Taking this step is important because it helps you realise it is not your fault. You aren’t lazy; you are depressed.

Many times I’ve chastised myself for not being good enough. For not being able to confront going to the bank or doing simple tasks around the house. I remember a time when my room was a complete mess: you couldn’t see the floor for the clothes and books and who knows what else. I would get home and think, I’ll tidy this later, and then just leave it.

One day after watching a University Orchestra play at a local theatre, one of the violinists, Courtney, gave me a lift home. She was beautiful, charming, and delightful to talk to. Confident in herself and gentle in conversation. We chatted as we drove, and when it came time for me to get out she looked at me and said, “You’re a good guy. That’s rare to find these days.”

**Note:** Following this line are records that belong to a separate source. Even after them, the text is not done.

==> config.mk <==
export PLATFORM = sky130hd
export DESIGN_NAME = rni_ctrl
export DESIGN_NICKNAME = d
export VERILOG_FILES = /design/src/hw/rtl/rni_pkg.sv /design/src/hw/rtl/rni_ctrl.sv
export SDC_FILE = /design/constraint.sdc
export NUM_CORES = 1
export LEC_CHECK = 0
export BUFFER_PORTS_ARGS = -buffer_cell sky130_fd_sc_hd__buf_2
export CORE_UTILIZATION = 40
export CTS_BUF_LIST = sky130_fd_sc_hd__clkbuf_2
export DETAILED_ROUTE_END_ITERATION = 6
export GPL_ROUTABILITY_DRIVEN = 1
export PLACE_DENSITY = 0.7
export SLEW_MARGIN = 10
export SYNTH_ARGS = -nofsm -noshare
export SYNTH_HDL_FRONTEND = slang
export SYNTH_SLANG_ARGS = --single-unit
==> constraint.sdc <==
create_clock -name clk -period 5.5 [get_ports clk]
set_input_delay 1.1 -clock clk [delete_from_list [all_inputs] [get_ports clk]]
set_output_delay 1.1 -clock clk [all_outputs]
set_load 0.02 [all_outputs]
==> src/hw/rtl/rni_pkg.sv <==
// Shared constants, codes and control types of the recurrent-net inference engine.
package rni_pkg;

	localparam int DATA_BITS         = 16;
	localparam int FRAC              = 11;
	localparam int ACC_BITS          = 40;
	localparam int MEMORY_SIZE_DEF   = 63;
	localparam int HIDDEN_SIZE_DEF   = 64;
	localparam int HIDDEN_LAYERS_DEF = 1;

	localparam logic [1:0] KIND_WRITE  = 2'd0;
	localparam logic [1:0] KIND_START  = 2'd1;
	localparam logic [1:0] KIND_SAMPLE = 2'd2;

	localparam logic [1:0] SRC_REC = 2'd0;
	localparam logic [1:0] SRC_X   = 2'd1;
	localparam logic [1:0] SRC_HID = 2'd2;

	localparam logic [1:0] DST_HID  = 2'd0;
	localparam logic [1:0] DST_REC  = 2'd1;
	localparam logic [1:0] DST_PRED = 2'd2;

	typedef logic signed [DATA_BITS-1:0] data_t;

	typedef struct packed {
		logic       issue;
		logic       bias;
		logic       last;
		logic [1:0] src;
		logic [1:0] dest;
		logic       act;
		logic       load_param;
		logic       load_start;
		logic       load_sample;
		logic       copy_rd;
		logic       emit;
	} dp_cmd_t;

	typedef struct packed {
		logic row_done;
		logic out_free;
	} dp_sts_t;

endpackage

==> src/hw/rtl/rni_ctrl.sv <==
// Sequencer: walks layers, rows and columns and issues datapath commands.
module rni_ctrl
	import rni_pkg::*;
#(
	parameter int MEMORY_SIZE   = MEMORY_SIZE_DEF,
	parameter int HIDDEN_SIZE   = HIDDEN_SIZE_DEF,
	parameter int HIDDEN_LAYERS = HIDDEN_LAYERS_DEF,
	localparam int VEC   = MEMORY_SIZE + 1,
	localparam int NMAX  = (VEC > HIDDEN_SIZE) ? VEC : HIDDEN_SIZE,
	localparam int CW    = $clog2(NMAX),
	localparam int W0    = VEC * HIDDEN_SIZE,
	localparam int WH    = HIDDEN_SIZE * HIDDEN_SIZE,
	localparam int WO    = HIDDEN_SIZE * VEC,
	localparam int STORE = W0 + HIDDEN_SIZE + HIDDEN_LAYERS * (WH + HIDDEN_SIZE) + WO + VEC,
	localparam int WA_W  = $clog2(STORE),
	localparam int HA_W  = $clog2((HIDDEN_LAYERS + 1) * HIDDEN_SIZE)
)(
	input  logic            clk,
	input  logic            arst_n,
	input  logic            in_valid,
	output logic            in_stall,
	input  logic [1:0]      kind,
	input  dp_sts_t         sts,
	output dp_cmd_t         cmd,
	output logic [WA_W-1:0] w_addr,
	output logic [CW-1:0]   col,
	output logic [CW-1:0]   row,
	output logic [HA_W-1:0] hid_rd_addr,
	output logic [HA_W-1:0] hid_wr_addr
);

	localparam int LW = $clog2(HIDDEN_LAYERS + 2);

	localparam logic [2:0] S_IDLE = 3'd0;
	localparam logic [2:0] S_COPY = 3'd1;
	localparam logic [2:0] S_BIAS = 3'd2;
	localparam logic [2:0] S_COLS = 3'd3;
	localparam logic [2:0] S_WAIT = 3'd4;
	localparam logic [2:0] S_EMIT = 3'd5;

	logic [2:0]      state_q;
	logic [LW-1:0]   layer_q;
	logic [CW-1:0]   row_q;
	logic [CW-1:0]   col_q;
	logic [WA_W-1:0] bias_addr_q;
	logic [WA_W-1:0] rowbase_q;
	logic [WA_W-1:0] wa_q;
	logic [HA_W-1:0] rb_q;
	logic [HA_W-1:0] wb_q;

	logic            accept;
	logic            last_layer;
	logic [CW-1:0]   nin_m1;
	logic [CW-1:0]   nout_m1;
	logic [WA_W-1:0] nout_step;
	logic [WA_W-1:0] next_wblk;
	logic [WA_W-1:0] next_base;

	always_comb begin
		accept     = in_valid && (state_q == S_IDLE);
		last_layer = layer_q == LW'(HIDDEN_LAYERS + 1);
		nin_m1     = (layer_q == '0) ? CW'(VEC - 1) : CW'(HIDDEN_SIZE - 1);
		nout_m1    = last_layer ? CW'(VEC - 1) : CW'(HIDDEN_SIZE - 1);
		nout_step  = last_layer ? WA_W'(VEC) : WA_W'(HIDDEN_SIZE);
		next_wblk  = (layer_q == LW'(HIDDEN_LAYERS)) ? WA_W'(WO) : WA_W'(WH);
		next_base  = bias_addr_q + 1'b1;
	end

	always_comb begin
		cmd = '0;
		if (accept) begin
			unique case (kind)
				KIND_WRITE:  cmd.load_param  = 1'b1;
				KIND_START:  cmd.load_start  = 1'b1;
				KIND_SAMPLE: cmd.load_sample = 1'b1;
				default: ;
			endcase
		end
		cmd.copy_rd = state_q == S_COPY;
		cmd.issue   = (state_q == S_BIAS) || (state_q == S_COLS);
		cmd.bias    = state_q == S_BIAS;
		cmd.last    = (state_q == S_COLS) && (col_q == nin_m1);
		if (layer_q == '0) begin
			cmd.src = (col_q < CW'(MEMORY_SIZE)) ? SRC_REC : SRC_X;
		end else begin
			cmd.src = SRC_HID;
		end
		if (!last_layer) begin
			cmd.dest = DST_HID;
		end else begin
			cmd.dest = (row_q < CW'(MEMORY_SIZE)) ? DST_REC : DST_PRED;
		end
		cmd.act  = !last_layer;
		cmd.emit = (state_q == S_EMIT) && sts.out_free;
	end

	assign in_stall    = state_q != S_IDLE;
	assign w_addr      = (state_q == S_BIAS) ? bias_addr_q : wa_q;
	assign col         = col_q;
	assign row         = row_q;
	assign hid_rd_addr = rb_q + HA_W'(col_q);
	assign hid_wr_addr = wb_q + HA_W'(row_q);

	always_ff @(posedge clk or negedge arst_n) begin
		if (!arst_n) begin
			state_q     <= S_IDLE;
			layer_q     <= '0;
			row_q       <= '0;
			col_q       <= '0;
			bias_addr_q <= '0;
			rowbase_q   <= '0;
			wa_q        <= '0;
			rb_q        <= '0;
			wb_q        <= '0;
		end else begin
			unique case (state_q)
				S_IDLE: begin
					if (cmd.load_start) begin
						col_q   <= '0;
						state_q <= S_COPY;
					end else if (cmd.load_sample) begin
						layer_q     <= '0;
						row_q       <= '0;
						bias_addr_q <= WA_W'(W0);
						rowbase_q   <= '0;
						wa_q        <= '0;
						rb_q        <= '0;
						wb_q        <= '0;
						state_q     <= S_BIAS;
					end
				end
				S_COPY: begin
					col_q <= col_q + 1'b1;
					if (col_q == CW'(MEMORY_SIZE - 1)) begin
						state_q <= S_IDLE;
					end
				end
				S_BIAS: begin
					col_q   <= '0;
					state_q <= S_COLS;
				end
				S_COLS: begin
					wa_q  <= wa_q + nout_step;
					col_q <= col_q + 1'b1;
					if (cmd.last) begin
						state_q <= S_WAIT;
					end
				end
				S_WAIT: begin
					if (sts.row_done) begin
						if (row_q == nout_m1) begin
							if (last_layer) begin
								state_q <= S_EMIT;
							end else begin
								layer_q     <= layer_q + 1'b1;
								row_q       <= '0;
								rowbase_q   <= next_base;
								wa_q        <= next_base;
								bias_addr_q <= next_base + next_wblk;
								rb_q        <= wb_q;
								wb_q        <= wb_q + HA_W'(HIDDEN_SIZE);
								state_q     <= S_BIAS;
							end
						end else begin
							row_q       <= row_q + 1'b1;
							bias_addr_q <= bias_addr_q + 1'b1;
							rowbase_q   <= rowbase_q + 1'b1;
							wa_q        <= rowbase_q + 1'b1;
							state_q     <= S_BIAS;
						end
					end
				end
				S_EMIT: begin
					if (sts.out_free) begin
						state_q <= S_IDLE;
					end
				end
				default: state_q <= S_IDLE;
			endcase
		end
	end

endmodule

==> flow_metrics.tcl, run 1 <==
set metrics [dict create \
    pre_cts_slack_ps 2132 \
    min_path_cells 1 \
    dieArea_mm2 0.01029 \
    cts_resized 0 \
    netlist_instances 455 \
    met3_usage_pct 4.624 \
    max_freq_ghz 0.2517 \
    path_max_fanout 19 \
    wl_per_cell_um 15.53 \
    fin_tns_setup_ps 0 \
    hold_class "flip-flop to flip-flop" \
    setup_ws_ps 1527 \
    vias 3497 \
    worstRegToRegCells 7 \
    layout_commonest_cell "nand2_1" \
    crit_type "flip-flop to output port" \
    skew_ps 25.75 \
    grt-ovfl-total 0 \
    setup-violations-final 0 \
    fin_hold_ws_ps 500.2 \
    worst_pin_slew_ps 1184 \
    period_share_pct 72.24 \
    grt_pass1_vias 3191 \
    final_max_slew_viol_count 0 \
    cts.clk_slew.worst_paths_ps 190 \
    placed_area_mm2 0.004293 \
    cp_slowest_cell "nor2b_2" \
    r2r_start "row[1]$_DFFE_PN0P_" \
    irDropWorstVdd_mv 0.1904 \
    core_area_mm2 0.009415 \
    clk-insertion-delay-late_ps 500 \
    hold_start "wa_q[2]$_DFFE_PN0P_" \
    synth_seq_area_share_pct 38.60 \
    viasPerCell 5.507 \
    crit_arrival_ps 2870 \
    final_area_mm2 0.004395 \
    cts_made_buffers 9 \
    worstSetupEndpointType "output port" \
    post_cts_buffers 0 \
    synthDistinctLibCells 62 \
    nets 519 \
    wl_um 9861 \
    power_density_mw_per_mm2 377.3 \
    grt_busiest_layer "met2" \
    place.port_buffers 60 \
    synth_area_mm2 0.003955 \
    crit_cells 4 \
    ys_seq_elements 61 \
    synth-xor-area-share_pct 7.972 \
    io_pins 61 \
    r2r_end "wa_q[10]$_DFFE_PN0P_" \
    p_leak_nw 2.161 \
    grt_max_degree 62 \
    fp.dieH_um 101.4 \
    synth_enable_flop_cells 0 \
    area_growth_pct 11.14 \
    ant_nets 0 \
    yosys-mux-area-fraction_pct 4.461 \
    clock-sinks 61 \
    cap_viol_max_count 0 \
    dp_cells 620 \
    synth-simple-area-share_pct 25.37 \
    grt_use_met2_pct 33.12 \
    timing_hold_violations_final 0 \
    synth_compound_area_share_pct 15.53 \
    startpoint_type "flip-flop" \
    ys_async_sr_fraction_pct 100.0 \
    crit_buf_inv 1 \
    clock_path_buffers 2 \
    gr-usage-met1_pct 26.24 \
    final_cells 635 \
    dr.pass1.iters 5 \
    postCtsHoldBufs 0 \
    reg2reg_slack_ps 2870 \
    synthAdderAreaFrac_pct 3.164 \
    slowest_delay_ps 940 \
    status "complete, no violations" \
    slew_headroom_pct 20.62 \
    n_antenna_cell 0 \
    rows 35 \
    route.detailed.drc 0 \
    layout-drive-gt1-share_pct 22.13 \
    cts_tree "done" \
    grt_pass1_wl_um 15800 \
    rsz0062_at_grt "no" \
    fp.dieW_um 101.4 \
    htree_levels 3 \
    grt_usage_pct 20.02 \
    total_power_mw 1.658 \
    drtIter0Drc 195 \
    worstPathRequired_ps 4400 \
    final_cell_mix "nand2_1, dfrtp_1, buf_2" \
    clock-root-buffer "clkbuf_2" \
    gp_congestion 0.8900 \
    period_needed_ps 3973 \
    final_util_pct 46.68 \
    antenna_found_initial 0 \
    critical-path-top-delay-family "simple AND/OR/NAND/NOR gates" \
    initial_core_util_pct 42.01 \
    synth_top_family_by_area "simple AND/OR/NAND/NOR gates" \
    path_cells "nor2b_1 > nor2b_2 > mux2_2 > buf_2" \
    syn_avg_cell_area_um2 8.692 \
    yosys_warnings 0 \
    dpl.hpwl_um 6889 \
    min_to "wa_q[2]$_DFFE_PN0P_" \
    synth_ff_type "dfrtp_1" \
]
==> cell type report <==
| type | count | area (um^2) |
|---|---|---|
| Fill cell | 927 | 5020 |
| Sequential cell | 61 | 1526 |
| Clock buffer | 10 | 50.05 |
| Inverter | 11 | 41.29 |
| Tap cell | 129 | 161.4 |
| Clock inverter | 5 | 52.55 |
| Multi-Input combinational cell | 357 | 2248 |
| Timing Repair Buffer | 62 | 315.3 |
==> cells in the mapped netlist (2+ instances only) <==
| library cell | number | area (um^2) |
|---|---|---|
| a31oi_1 | 5 | 31.28 |
| nor3_2 | 3 | 30.03 |
| or3_1 | 4 | 25.02 |
| nor2b_1 | 2 | 12.51 |
| clkbuf_1 | 7 | 26.28 |
| nand2b_1 | 3 | 18.77 |
| nor4_1 | 2 | 12.51 |
| or2_2 | 2 | 12.51 |
| xor2_1 | 18 | 157.7 |
| o31ai_1 | 7 | 52.55 |
| o21ai_0 | 22 | 110.1 |
| nand2_1 | 77 | 289.0 |
| and3_1 | 6 | 37.54 |
| a21o_1 | 9 | 67.56 |
| inv_1 | 11 | 41.29 |
| o22ai_1 | 6 | 37.54 |
| o211ai_1 | 4 | 30.03 |
| xnor2_1 | 18 | 157.7 |
| ha_1 | 10 | 125.1 |
| a22o_1 | 3 | 26.28 |
| nor2_1 | 33 | 123.9 |
| a211oi_1 | 2 | 15.01 |
| o21ai_2 | 3 | 26.28 |
| a21oi_1 | 13 | 65.06 |
| nand4_1 | 7 | 43.79 |
| buf_2 | 14 | 70.07 |
| or2_1 | 2 | 12.51 |
| o21ai_1 | 11 | 55.05 |
| buf_4 | 3 | 22.52 |
| nand3_1 | 29 | 145.1 |
| dfrtp_1 | 61 | 1526 |
| mux2i_1 | 3 | 30.03 |
| nor3_1 | 9 | 45.04 |
| mux2_2 | 13 | 146.4 |
| and2_1 | 6 | 37.54 |
==> layer usage <==
layer	part of all wire (%)	wire [um]	up-vias
met1	46	4558	1690
met4	1.5	144	0
li1	-	-	1682
met3	5.2	515	12
met5	0	0	-
met2	47	4641	113
==> worst register-to-register path: stages (launching register included) <==
cell and delay [ps]:
dfrtp_1 490, ha_1 320, inv_1 120, nor2_1 780, nand2_1 360, o22ai_1 200, and2_1 190, or2_1 110
==> sequential cells by signal, indices dropped and copies added (netlist names) <==
name	count
state_q	3
wb_q	1
wa_q	14
rowbase_q	14
row	6
bias_addr_q	14
rb_q	1
col	6
layer_q	2
==> report_power, final <==
group	total [mW]	switching [mW]	internal, mW
combinational	0.725	0.460	0.265
clock	0.271	0.169	0.102
sequential	0.663	0.132	0.530
==> cell families (layout without fill, tap and decap cells) <==
logic type      Yosys count  count (layout)
fa+ha+maj                10              10
xor+xnor                 36              36
simple gates            198             198
compound gates           95              95
mux                      16              16
flops                    61              61
other cells               1               2
buf+inv                  38              88
==> worst max path at each step <==
stage                           start   endpoint
3_3_place_gp   state_q[2]$_DFFE_PN0P_  w_addr[8]
2_1_floorplan                 kind[0]     cmd[2]
5_1_grt        state_q[2]$_DFFE_PN0P_  w_addr[1]
4_1_cts        state_q[2]$_DFFE_PN0P_  w_addr[0]
6_report       state_q[2]$_DFFE_PN0P_  w_addr[0]
3_5_place_dp   state_q[2]$_DFFE_PN0P_  w_addr[0]
Power figures use the tool's default switching activity.
==> inputs of run 2 (changes only) <==
Clock period 5.5 ns to 3.7 ns, I/O delays scaled along.
==> run 2 against run 1 <==
  * Register-to-register slack worse by 1600 ps
  * Combinational power is 53% higher
  * Cell count is 0.79% higher
==> flow_metrics.tcl, run 2 (same netlist as run 1, synthesis figures left out) <==
set metrics [dict create \
    status "complete, no violations" \
    hold_class "input pin to asynchronous set/reset pin" \
    p_seq_share_pct 39.9 \
    layout_commonest_cell "nand2_1" \
    final_area_mm2 0.004433 \
    io_pins 61 \
    clock_path_buffers 2 \
    fin_hold_ws_ps 111.1 \
    skew_ps 44.29 \
    cap_viol_max_count 0 \
    nets 523 \
    grt_usage_pct 20.95 \
    setup_ws_ps 317.8 \
    max_freq_ghz 0.2957 \
    crit_arrival_ps 2640 \
    path_max_fanout 14 \
    gp_congestion 0.8928 \
    cts.clk_slew.worst_paths_ps 210 \
    worst_pin_slew_ps 943.5 \
    fp.dieW_um 101.4 \
    period_share_pct 91.41 \
    htree_levels 3 \
    antenna_found_initial 0 \
    drtIter0Drc 263 \
    viasPerCell 5.491 \
    dieArea_mm2 0.01029 \
    p_leak_nw 2.168 \
    grt_max_degree 44 \
    grt-ovfl-total 0 \
    rsz0062_at_grt "no" \
    placed_area_mm2 0.004335 \
    p_comb_share_pct 45.1 \
    timing_hold_violations_final 0 \
    pre_cts_slack_ps 902.7 \
    period_needed_ps 3382 \
    total_power_mw 2.465 \
    grt_pass1_vias 3386 \
    switching_share_pct 47.43 \
    wl_um 9943 \
    grt_pass1_wl_um 16530 \
    p_sw_mw 1.169 \
    layout-drive-gt1-share_pct 22.90 \
    clock-sinks 61 \
    n_antenna_cell 0 \
    worstPathRequired_ps 2960 \
    startpoint_type "flip-flop" \
    worstSetupEndpointType "output port" \
    p_int_mw 1.296 \
    wl_per_cell_um 15.54 \
    reg_top3 "bias_addr_q: 14 flops, rowbase_q: 14 flops, wa_q: 14 flops" \
    power_density_mw_per_mm2 556.0 \
    vias 3514 \
    cts_resized 0 \
    fp.dieH_um 101.4 \
    area_growth_pct 12.08 \
    dr.pass1.iters 5 \
    dpl.hpwl_um 7155 \
    setup-violations-final 0 \
    postCtsHoldBufs 0 \
    clock-root-buffer "clkbuf_2" \
    ant_nets 0 \
    core_area_mm2 0.009415 \
    final_cell_mix "nand2_1, dfrtp_1, buf_2" \
    fin_tns_setup_ps 0 \
    slew_headroom_pct 37.09 \
    cts_tree "done" \
    irDropWorstVdd_mv 0.2735 \
    rows 35 \
    post_cts_buffers 0 \
    cts_made_buffers 9 \
    place.port_buffers 60 \
    initial_core_util_pct 42.01 \
    route.detailed.drc 0 \
    pwr-share-clk_pct 14.9 \
    crit_type "flip-flop to output port" \
    final_max_slew_viol_count 0 \
    clk-insertion-delay-late_ps 540 \
]
-- run 2: cell count changes in the layout (fill, tap and decap cells not counted) --
cell | previous run | this run
clkinvlp_4 | 1 | 4
clkbuf_2 | 10 | 9
buf_12 | 0 | 1
clkinv_4 | 0 | 2
clkinv_2 | 3 | 1
buf_4 | 2 | 5
bufinv_16 | 1 | 0
-- run 2: worst max-delay path, stage by stage, from the launching register on --
cell	delay [ps]
dfrtp_1	560
nor2b_1	300
nor2b_2	550
buf_12	210
mux2_2	330
buf_2	160
-- run 2: through the flow --
stage,std cells,util [%]
2_1_floorplan,456,-
3_3_place_gp,624,46.05
3_5_place_dp,624,46.05
4_1_cts,640,47.08
5_1_grt,640,47.08
6_report,640,47.08
-- run 2: path summary, 6_finish.rpt --
path,startpoint,to,slack (ps),cells past startpoint
setup / recovery,state_q[2]$_DFFE_PN0P_,w_addr[3],320,5
hold / removal,arst_n,row[5]$_DFFE_PN0P_,110,1
setup reg to reg,bias_addr_q[0]$_DFFE_PN0P_,wa_q[10]$_DFFE_PN0P_,1250,7
hold reg to reg,wa_q[1]$_DFFE_PN0P_,wa_q[1]$_DFFE_PN0P_,510,1
max in group asynchronous,arst_n,wa_q[4]$_DFFE_PN0P_,2620,2
min in group clk,wa_q[1]$_DFFE_PN0P_,wa_q[1]$_DFFE_PN0P_,510,1
-- run 2: layout make-up --
cell class	count	area (um^2)
Timing Repair Buffer	66	357.8
Fill cell	913	4982
Inverter	11	41.29
Clock inverter	7	52.55
Multi-Input combinational cell	357	2248
Tap cell	129	161.4
Clock buffer	9	45.04
Sequential cell	61	1526
-- run 2: power groups by stage --
stage	Combinational [mW]	Sequential (mW)	Clock (mW)
4_1_cts	1.12	0.984	0.385
3_5_place_dp	1.11	0.997	0
3_3_place_gp	1.09	0.992	0
6_report	1.11	0.984	0.368
5_1_grt	1.23	1.01	0.417
2_1_floorplan	0.838	0.945	0
-- run 2: per-layer routing --
metal / routed length, um / global-route usage (%) / share of wire [%] / vias to the layer above
met4: 165 / 6.912 / 1.7 / 0
met2: 4835 / 36.47 / 49 / 105
li1: - / - / - / 1698
met1: 4458 / 25.70 / 45 / 1694
met5: 0 / 0 / 0 / -
met3: 483 / 4.624 / 4.9 / 17
==> inputs of run 3 (changes only) <==
Clock period 3.7 ns to 4.4 ns, I/O delays scaled along.
==> run 3 against run 2 <==
  * Flip-flop and latch count unchanged
  * Clock-buffer cell count up 1
  * Global-route usage down 0.32 points
  * Combinational power down 18%
  * Routed wire length down 2.1%
  * Cell area down 0.11%
  * Register-to-register slack better by 520 ps
  * Cell count down 0.47%
  * Non-clock buffer count down 3
  * Core utilization down 0.053 points
  * Critical path type unchanged
  * Largest power group unchanged
  * Highest routed layer unchanged
==> flow_metrics.tcl, run 3 (same netlist as run 1, synthesis figures left out) <==
set metrics [dict create \
    status "complete, no violations" \
    clock-sinks 61 \
    viasPerCell 5.458 \
    clock_path_buffers 2 \
    slowest_delay_ps 830 \
    cts_made_buffers 9 \
    grt_max_degree 43 \
    worst_pin_slew_ps 1160 \
    drtIter0Drc 250 \
    dieArea_mm2 0.01029 \
    wl_per_cell_um 15.29 \
    p_leak_nw 2.180 \
    timing_hold_violations_final 0 \
    grt_pass1_wl_um 16360 \
    area_growth_pct 11.96 \
    period_needed_ps 3613 \
    wl_um 9739 \
    layout_commonest_cell "nand2_1" \
    place.port_buffers 60 \
    skew_ps 39.27 \
    cts.clk_slew.worst_paths_ps 200 \
    route.detailed.drc 0 \
    clk-insertion-delay-late_ps 500 \
    cts_tree "done" \
    io_pins 61 \
    post_cts_buffers 0 \
    nets 520 \
    fp.dieW_um 101.4 \
    dpl.hpwl_um 7035 \
    htree_levels 3 \
    reg_top3 "bias_addr_q: 14 flops, rowbase_q: 14 flops, wa_q: 14 flops" \
    path_cells "nor2b_1 > nor2b_2 > mux2_2 > buf_2" \
    ant_nets 0 \
    r2r_start "row[1]$_DFFE_PN0P_" \
    setup-violations-final 0 \
    clock-root-buffer "clkbuf_2" \
    worstSetupEndpointType "output port" \
    reg2reg_slack_ps 1770 \
    dr.pass1.iters 6 \
    n_antenna_cell 0 \
    final_max_slew_viol_count 0 \
    grt_pass1_vias 3304 \
    grt-ovfl-total 0 \
    fill_cells 903 \
    r2r_end "wa_q[10]$_DFFE_PN0P_" \
    worstRegToRegCells 7 \
    hold_class "input pin to asynchronous set/reset pin" \
    antenna_found_initial 0 \
    worstPathRequired_ps 3520 \
    layout-drive-gt1-share_pct 22.05 \
    core_area_mm2 0.009415 \
    max_freq_ghz 0.2768 \
    initial_core_util_pct 42.01 \
    gp_congestion 0.8263 \
    path_max_fanout 17 \
    cap_viol_max_count 0 \
    fp.dieH_um 101.4 \
    crit_arrival_ps 2730 \
    fin_tns_setup_ps 0 \
    fin_hold_ws_ps 477.2 \
    startpoint_type "flip-flop" \
    grt_usage_pct 20.63 \
    rsz0062_at_grt "no" \
    crit_type "flip-flop to output port" \
    final_cell_mix "nand2_1, dfrtp_1, buf_2" \
    vias 3477 \
    cts_resized 0 \
    period_share_pct 82.10 \
    slew_headroom_pct 22.27 \
    cp_slowest_cell "nor2b_2" \
    rows 35 \
    irDropWorstVdd_mv 0.2212 \
    postCtsHoldBufs 0 \
    power_density_mw_per_mm2 483.0 \
]
## run 3: report_power, final
| part | leakage [nW] | switching (mW) | internal [mW] |
|---|---|---|---|
| clock | 0.0808 | 0.210 | 0.185 |
| combinational | 1.27 | 0.575 | 0.338 |
| sequential | 0.831 | 0.168 | 0.662 |
## run 3: area by class of cell
| type | instances | area, um^2 | share of cell area (%) |
|---|---|---|---|
| Inverter | 11 | 41.29 | 0.9325 |
| Clock inverter | 6 | 77.57 | 1.752 |
| Sequential cell | 61 | 1526 | 34.47 |
| Clock buffer | 10 | 50.05 | 1.130 |
| Tap cell | 129 | 161.4 | 3.645 |
| Multi-Input combinational cell | 357 | 2248 | 50.78 |
| Timing Repair Buffer | 63 | 322.8 | 7.290 |
## run 3: stage by stage
step / power [mW] / setup WS (ps) / util, % / std cells / instance area, um^2
after global routing: 2.293 / 599.8 / 47.03 / 637 / 4428
after CTS: 2.149 / 798.7 / 47.03 / 637 / 4428
after detailed placement: 1.750 / 1403 / 45.67 / 621 / 4300
after floorplan: 1.500 / 1602 / - / 456 / 3959
after global placement: 1.728 / 1443 / 45.67 / 621 / 4300
final: 2.139 / 787.5 / 47.03 / 637 / 4428
## run 3: worst max path at each step
stage / start / end / slack, ps / cells after the start
after global routing: state_q[2]$_DFFE_PN0P_ / w_addr[6] / 600 / 4
after detailed placement: state_q[2]$_DFFE_PN0P_ / w_addr[6] / 1400 / 4
after floorplan: state_q[1]$_DFFE_PN0P_ / w_addr[10] / 1600 / 5
after CTS: state_q[2]$_DFFE_PN0P_ / w_addr[6] / 800 / 4
final: state_q[2]$_DFFE_PN0P_ / w_addr[6] / 790 / 4
after global placement: state_q[2]$_DFFE_PN0P_ / w_addr[13] / 1440 / 4
## run 3: worst max-delay path, delay by kind of cell (launching register included)
family	cells	cell delay, ps
and+or+nand+nor	2	1100
DFF	1	550
muxes	1	410
buffers and inverters	1	160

I admit my heart fluttered a little. I thanked her for the lift and walked away.

As I sat down in my room that night, I looked around and the mess strewn around me. Her words stayed with me, “You’re a good guy… A good guy.”

And then I cried. Because I knew I was worth more than this mess around me.

Admitting You Need Help | Libero

It wasn’t my fault that I suffered from depression, but I had this sense of an inner dignity which deserved better than what I was giving myself. I’ll always be thankful for Courtney’s words that night. My room was clean the next day.

I tell this story because sometimes self-care involves more than just yourself.

Sometimes self-care means admitting you need help. And when you are in the depths of depression and nothing seems easy, just calling a friend is already an achievement.

The inverse truth of these situations is that when you feel so absolutely worn out and worthless and every task seems a mountain, it is in precisely these situations when you are strongest. Why? Because you keep going. Because when every little chore is an act of sheer willpower, you are surviving.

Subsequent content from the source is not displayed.